Esse palestrante era, na verdade, um porta-voz qualificado: ele estava lendo uma declaração coletiva assinada por 1.500 americanos residentes na França que apoiaram a marcha e que lhe deram essas palavras em Paris para que ele as lesse e representasse. Eles sabiam de seu compromisso com as causas democráticas e liberais e entendiam que sua imagem pública positiva amplificaria a mensagem que desejavam transmitir. Ele não estava lá no meio daquela multidão para aparecer, ele estava lá porque estava muito interessado em fazer parte dessa luta social.

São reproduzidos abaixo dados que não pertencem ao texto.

`src/rtl/sdrc_app_arbiter.sv`:
```
// Two-requester arbiter for the SDRAM controller application port; at most one transaction in flight.
// Define SDRC_ARB_FIXED_PRIO_EN for fixed priority (rq0 wins ties); the default build is round-robin.
module sdrc_app_arbiter (
    input  logic        wb_clk_i,
    input  logic        wb_rst_i,
    input  logic        rq0_req,
    input  logic [25:0] rq0_addr,
    input  logic [8:0]  rq0_len,
    input  logic        rq0_wr_n,
    input  logic [31:0] rq0_wr_data,
    input  logic [3:0]  rq0_wr_en_n,
    output logic        rq0_ack,
    output logic        rq0_wr_next,
    output logic        rq0_rd_valid,
    output logic        rq0_last,
    output logic [31:0] rq0_rd_data,
    input  logic        rq1_req,
    input  logic [25:0] rq1_addr,
    input  logic [8:0]  rq1_len,
    input  logic        rq1_wr_n,
    input  logic [31:0] rq1_wr_data,
    input  logic [3:0]  rq1_wr_en_n,
    output logic        rq1_ack,
    output logic        rq1_wr_next,
    output logic        rq1_rd_valid,
    output logic        rq1_last,
    output logic [31:0] rq1_rd_data,
    output logic        app_req,
    output logic [25:0] app_req_addr,
    output logic [8:0]  app_req_len,
    output logic        app_req_wr_n,
    output logic [31:0] app_wr_data,
    output logic [3:0]  app_wr_en_n,
    input  logic        app_req_ack,
    input  logic        app_busy_n,
    input  logic        app_wr_next_req,
    input  logic        app_rd_valid,
    input  logic        app_last_rd,
    input  logic        app_last_wr,
    input  logic [31:0] app_rd_data
);

    typedef enum logic [1:0] {IDLE, REQ, WDATA, RDATA} state_t;

    state_t      state_q;
    logic        grant_q;
    logic        app_req_q;
    logic [25:0] addr_q;
    logic [8:0]  len_q;
    logic        wr_n_q;
    logic        grant_d;
    logic        any_req;
    logic        ack_pulse;
    logic        txn_done;

`ifdef SDRC_ARB_FIXED_PRIO_EN
`else
    logic        rr_ptr_q;
`endif

    // Winner for the next grant; a lone requester always wins, ties go by priority mode.
    always_comb begin
        any_req = rq0_req | rq1_req;
        if (rq0_req && rq1_req) begin
`ifdef SDRC_ARB_FIXED_PRIO_EN
            grant_d = 1'b0;
`else
            grant_d = rr_ptr_q;
`endif
        end else begin
            grant_d = rq1_req;
        end
    end

    assign ack_pulse = (state_q == REQ) && app_req_ack;
    assign txn_done  = ((state_q == WDATA) && app_last_wr) || ((state_q == RDATA) && app_last_rd);

    always_ff @(posedge wb_clk_i or posedge wb_rst_i) begin
        if (wb_rst_i) begin
            state_q   <= IDLE;
            grant_q   <= 1'b0;
            app_req_q <= 1'b0;
            addr_q    <= '0;
            len_q     <= '0;
            wr_n_q    <= 1'b1;
        end else begin
            case (state_q)
                IDLE: begin
                    if (any_req && app_busy_n) begin
                        grant_q   <= grant_d;
                        addr_q    <= grant_d ? rq1_addr : rq0_addr;
                        len_q     <= grant_d ? rq1_len  : rq0_len;
                        wr_n_q    <= grant_d ? rq1_wr_n : rq0_wr_n;
                        app_req_q <= 1'b1;
                        state_q   <= REQ;
                    end
                end
                REQ: begin
                    if (app_req_ack) begin
                        app_req_q <= 1'b0;
                        state_q   <= wr_n_q ? RDATA : WDATA;
                    end
                end
                WDATA: begin
                    if (app_last_wr) state_q <= IDLE;
                end
                RDATA: begin
                    if (app_last_rd) state_q <= IDLE;
                end
                default: state_q <= IDLE;
            endcase
        end
    end

`ifdef SDRC_ARB_FIXED_PRIO_EN
`else
    // The pointer moves only on completion, so the other requester is favoured next.
    always_ff @(posedge wb_clk_i or posedge wb_rst_i) begin
        if (wb_rst_i) begin
            rr_ptr_q <= 1'b0;
        end else if (txn_done) begin
            rr_ptr_q <= ~grant_q;
        end
    end
`endif

    assign app_req      = app_req_q;
    assign app_req_addr = addr_q;
    assign app_req_len  = len_q;
    assign app_req_wr_n = wr_n_q;

    assign app_wr_data  = grant_q ? rq1_wr_data : rq0_wr_data;
    assign app_wr_en_n  = (state_q == WDATA) ? (grant_q ? rq1_wr_en_n : rq0_wr_en_n) : 4'hF;

    assign rq0_ack      = ack_pulse && !grant_q;
    assign rq1_ack      = ack_pulse &&  grant_q;
    assign rq0_wr_next  = (state_q == WDATA) && app_wr_next_req && !grant_q;
    assign rq1_wr_next  = (state_q == WDATA) && app_wr_next_req &&  grant_q;
    assign rq0_rd_valid = (state_q == RDATA) && app_rd_valid && !grant_q;
    assign rq1_rd_valid = (state_q == RDATA) && app_rd_valid &&  grant_q;
    assign rq0_last     = txn_done && !grant_q;
    assign rq1_last     = txn_done &&  grant_q;

    // Read data is shared; qualification comes from the per-requester rd_valid.
    assign rq0_rd_data  = app_rd_data;
    assign rq1_rd_data  = app_rd_data;

endmodule

```
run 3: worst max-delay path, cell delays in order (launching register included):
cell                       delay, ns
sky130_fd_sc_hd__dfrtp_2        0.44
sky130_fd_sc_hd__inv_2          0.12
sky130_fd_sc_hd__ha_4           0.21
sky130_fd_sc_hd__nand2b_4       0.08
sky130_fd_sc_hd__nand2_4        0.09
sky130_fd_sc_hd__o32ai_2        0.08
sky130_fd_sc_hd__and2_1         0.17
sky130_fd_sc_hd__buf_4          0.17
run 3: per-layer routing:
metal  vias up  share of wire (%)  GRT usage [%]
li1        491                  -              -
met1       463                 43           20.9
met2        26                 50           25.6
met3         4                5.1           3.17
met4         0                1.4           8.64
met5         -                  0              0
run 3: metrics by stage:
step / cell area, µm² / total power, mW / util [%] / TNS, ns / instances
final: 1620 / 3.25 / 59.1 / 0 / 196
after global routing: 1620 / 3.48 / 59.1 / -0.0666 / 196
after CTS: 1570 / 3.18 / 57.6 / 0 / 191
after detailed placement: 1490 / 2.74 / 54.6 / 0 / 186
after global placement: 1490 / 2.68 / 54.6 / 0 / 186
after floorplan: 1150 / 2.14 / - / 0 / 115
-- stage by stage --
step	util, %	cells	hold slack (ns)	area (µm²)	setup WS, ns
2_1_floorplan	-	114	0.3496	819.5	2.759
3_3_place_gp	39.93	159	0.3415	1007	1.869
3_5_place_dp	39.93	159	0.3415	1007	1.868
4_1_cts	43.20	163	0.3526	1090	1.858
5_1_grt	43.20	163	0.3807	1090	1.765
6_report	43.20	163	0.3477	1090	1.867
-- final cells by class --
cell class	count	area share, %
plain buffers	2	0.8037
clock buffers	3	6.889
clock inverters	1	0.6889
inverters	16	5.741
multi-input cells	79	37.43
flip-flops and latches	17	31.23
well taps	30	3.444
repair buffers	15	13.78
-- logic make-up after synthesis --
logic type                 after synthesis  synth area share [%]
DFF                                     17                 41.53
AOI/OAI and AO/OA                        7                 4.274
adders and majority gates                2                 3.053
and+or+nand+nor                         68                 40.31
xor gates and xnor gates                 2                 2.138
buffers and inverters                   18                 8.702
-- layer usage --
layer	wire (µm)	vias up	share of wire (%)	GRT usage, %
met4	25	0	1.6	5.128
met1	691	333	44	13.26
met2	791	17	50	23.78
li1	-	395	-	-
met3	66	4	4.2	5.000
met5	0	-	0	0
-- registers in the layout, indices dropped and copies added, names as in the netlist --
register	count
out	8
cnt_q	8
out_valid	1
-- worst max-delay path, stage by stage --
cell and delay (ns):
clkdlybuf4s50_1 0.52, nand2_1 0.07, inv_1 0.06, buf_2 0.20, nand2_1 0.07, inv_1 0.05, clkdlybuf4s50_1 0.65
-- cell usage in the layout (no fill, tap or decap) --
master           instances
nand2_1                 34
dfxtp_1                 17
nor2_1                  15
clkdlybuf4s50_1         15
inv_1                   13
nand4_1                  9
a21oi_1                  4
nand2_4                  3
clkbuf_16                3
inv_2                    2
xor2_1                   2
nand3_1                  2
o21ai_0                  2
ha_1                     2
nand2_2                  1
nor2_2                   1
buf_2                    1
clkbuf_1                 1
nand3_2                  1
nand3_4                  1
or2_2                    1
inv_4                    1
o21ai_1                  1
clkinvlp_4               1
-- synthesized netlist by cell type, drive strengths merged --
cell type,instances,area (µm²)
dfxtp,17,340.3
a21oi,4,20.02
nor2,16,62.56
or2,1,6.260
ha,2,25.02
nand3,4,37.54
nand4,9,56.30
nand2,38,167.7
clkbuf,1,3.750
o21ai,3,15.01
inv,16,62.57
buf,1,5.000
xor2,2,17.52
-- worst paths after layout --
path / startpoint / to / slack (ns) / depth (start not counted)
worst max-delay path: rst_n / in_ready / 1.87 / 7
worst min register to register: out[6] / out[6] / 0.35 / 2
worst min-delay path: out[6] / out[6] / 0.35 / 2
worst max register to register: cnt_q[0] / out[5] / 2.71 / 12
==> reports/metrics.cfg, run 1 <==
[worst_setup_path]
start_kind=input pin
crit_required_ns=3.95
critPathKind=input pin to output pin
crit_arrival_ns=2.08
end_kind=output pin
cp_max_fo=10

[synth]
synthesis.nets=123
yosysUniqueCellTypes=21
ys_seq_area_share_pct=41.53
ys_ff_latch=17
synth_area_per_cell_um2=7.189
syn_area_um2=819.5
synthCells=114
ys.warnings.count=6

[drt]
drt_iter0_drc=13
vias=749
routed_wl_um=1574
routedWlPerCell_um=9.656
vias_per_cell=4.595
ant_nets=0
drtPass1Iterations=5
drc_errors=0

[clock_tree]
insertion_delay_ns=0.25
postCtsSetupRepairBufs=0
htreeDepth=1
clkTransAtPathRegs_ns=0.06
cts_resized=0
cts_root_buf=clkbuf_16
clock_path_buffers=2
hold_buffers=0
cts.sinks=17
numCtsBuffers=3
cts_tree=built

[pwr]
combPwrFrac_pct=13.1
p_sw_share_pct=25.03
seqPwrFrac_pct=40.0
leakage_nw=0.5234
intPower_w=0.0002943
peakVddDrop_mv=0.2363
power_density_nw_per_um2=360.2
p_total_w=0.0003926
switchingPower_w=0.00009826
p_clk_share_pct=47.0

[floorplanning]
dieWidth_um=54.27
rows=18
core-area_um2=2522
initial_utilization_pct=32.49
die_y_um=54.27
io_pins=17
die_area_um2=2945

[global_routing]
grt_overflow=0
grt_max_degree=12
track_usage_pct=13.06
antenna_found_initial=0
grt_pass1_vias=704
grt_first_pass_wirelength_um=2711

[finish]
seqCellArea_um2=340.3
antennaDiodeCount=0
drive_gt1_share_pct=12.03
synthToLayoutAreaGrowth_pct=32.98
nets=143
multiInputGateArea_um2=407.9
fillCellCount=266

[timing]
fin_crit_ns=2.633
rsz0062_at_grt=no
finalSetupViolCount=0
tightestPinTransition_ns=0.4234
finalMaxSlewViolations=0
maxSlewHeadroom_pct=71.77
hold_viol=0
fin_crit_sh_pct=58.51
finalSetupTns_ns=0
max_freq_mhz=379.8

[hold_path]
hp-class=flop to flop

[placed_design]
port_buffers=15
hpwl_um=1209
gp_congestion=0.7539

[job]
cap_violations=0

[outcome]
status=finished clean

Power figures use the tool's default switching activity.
<file path="config.mk">
export PLATFORM = sky130hd
export DESIGN_NAME = load_store_unit_flat
export DESIGN_NICKNAME = d
export VERILOG_FILES = /design/src/rtl/load_store_unit_if.sv /design/src/rtl/load_store_unit.sv /design/src/flat_wrapper.sv
export SDC_FILE = /design/constraint.sdc
export NUM_CORES = 1
export LEC_CHECK = 0
export CORE_MARGIN = 5
export CORE_UTILIZATION = 50
export DETAILED_ROUTE_END_ITERATION = 10
export DONT_BUFFER_PORTS = 1
export PLACE_DENSITY = 0.75
export SLEW_MARGIN = 0
export SYNTH_ARGS = -nofsm -noshare
export SYNTH_HDL_FRONTEND = slang
export SYNTH_SLANG_ARGS = --single-unit
</file>
<file path="constraint.sdc">
create_clock -name clk -period 1.7 [get_ports clk]
set_input_delay 0.17 -clock clk [delete_from_list [all_inputs] [get_ports clk]]
set_output_delay 0.17 -clock clk [all_outputs]
set_load 0.03 [all_outputs]
</file>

Dois anos antes, em 17 de abril de 1961, em Los Angeles, esse mesmo homem recebeu o Oscar da atriz Greer Garson por interpretar um homem que também deu palestras em filmes. “E o vencedor é … Burt Lancaster em Elmer Gantry!” a atriz inglesa gritou animada ao anunciar o vencedor. Mas daquela vez o eloqüente orador de Washington não conseguiu falar, a alegria o dominou e em apenas trinta segundos ele agradeceu aos membros da Academia de Hollywood que votaram nele e também aos que não votaram nele. Ele havia interpretado no filme “Elmer Gantry” (1960) um pregador evangélico autoproclamado com manchas suficientes em seu passado, o suficiente para invalidar suas palavras de fé e salvação, naquela carente América do Norte rural do final dos anos 1920.

Ao consagrá-lo com o Oscar por aquela atuação, Hollywood se regozijava no histrionismo de Burt Lancaster, em seus traços masculinos, em sua figura viril, em seu sorriso enorme e franco, em seu olhar expressivo, naquela voz redonda, em seus gestos bombásticos. e atlético. Esse tipo de caracterização grandiosa se tornaria sua marca registrada – você tem que ver filmes como “A  Rosa Tatuada” (The Rose Tattoo, 1955) ou “Lágrimas do Céu” (The Rainmaker, 1956) para confirmá-lo – e no mesmo tempo em sua prisão. Ele sempre lutaria contra o estereótipo de ator, submetendo-se a desafios permanentes, enfrentando papéis muito mais exigentes e complexos, menos estridentes, mais sutis. Cada vez mais longe de Hollywood, por isso mesmo. Por isso, sentiu na maturidade a necessidade de filmar na Europa sob o comando de Luchino Visconti (O Leopardo, 1963) e Bernardo Bertolucci (Novecento, 1976) ou com autores tão criativos e livres como John Cassavetes (A Child is Waiting) , 1963), Robert Altman (Buffalo Bill and the Indians, 1976) ou Louis Malle (Atlantic City, 1980).

Ele envelheceu com uma dignidade verdadeiramente principesca. Ele nunca deixou de ser um gigante abençoado com uma dose de fragilidade humana inquestionável.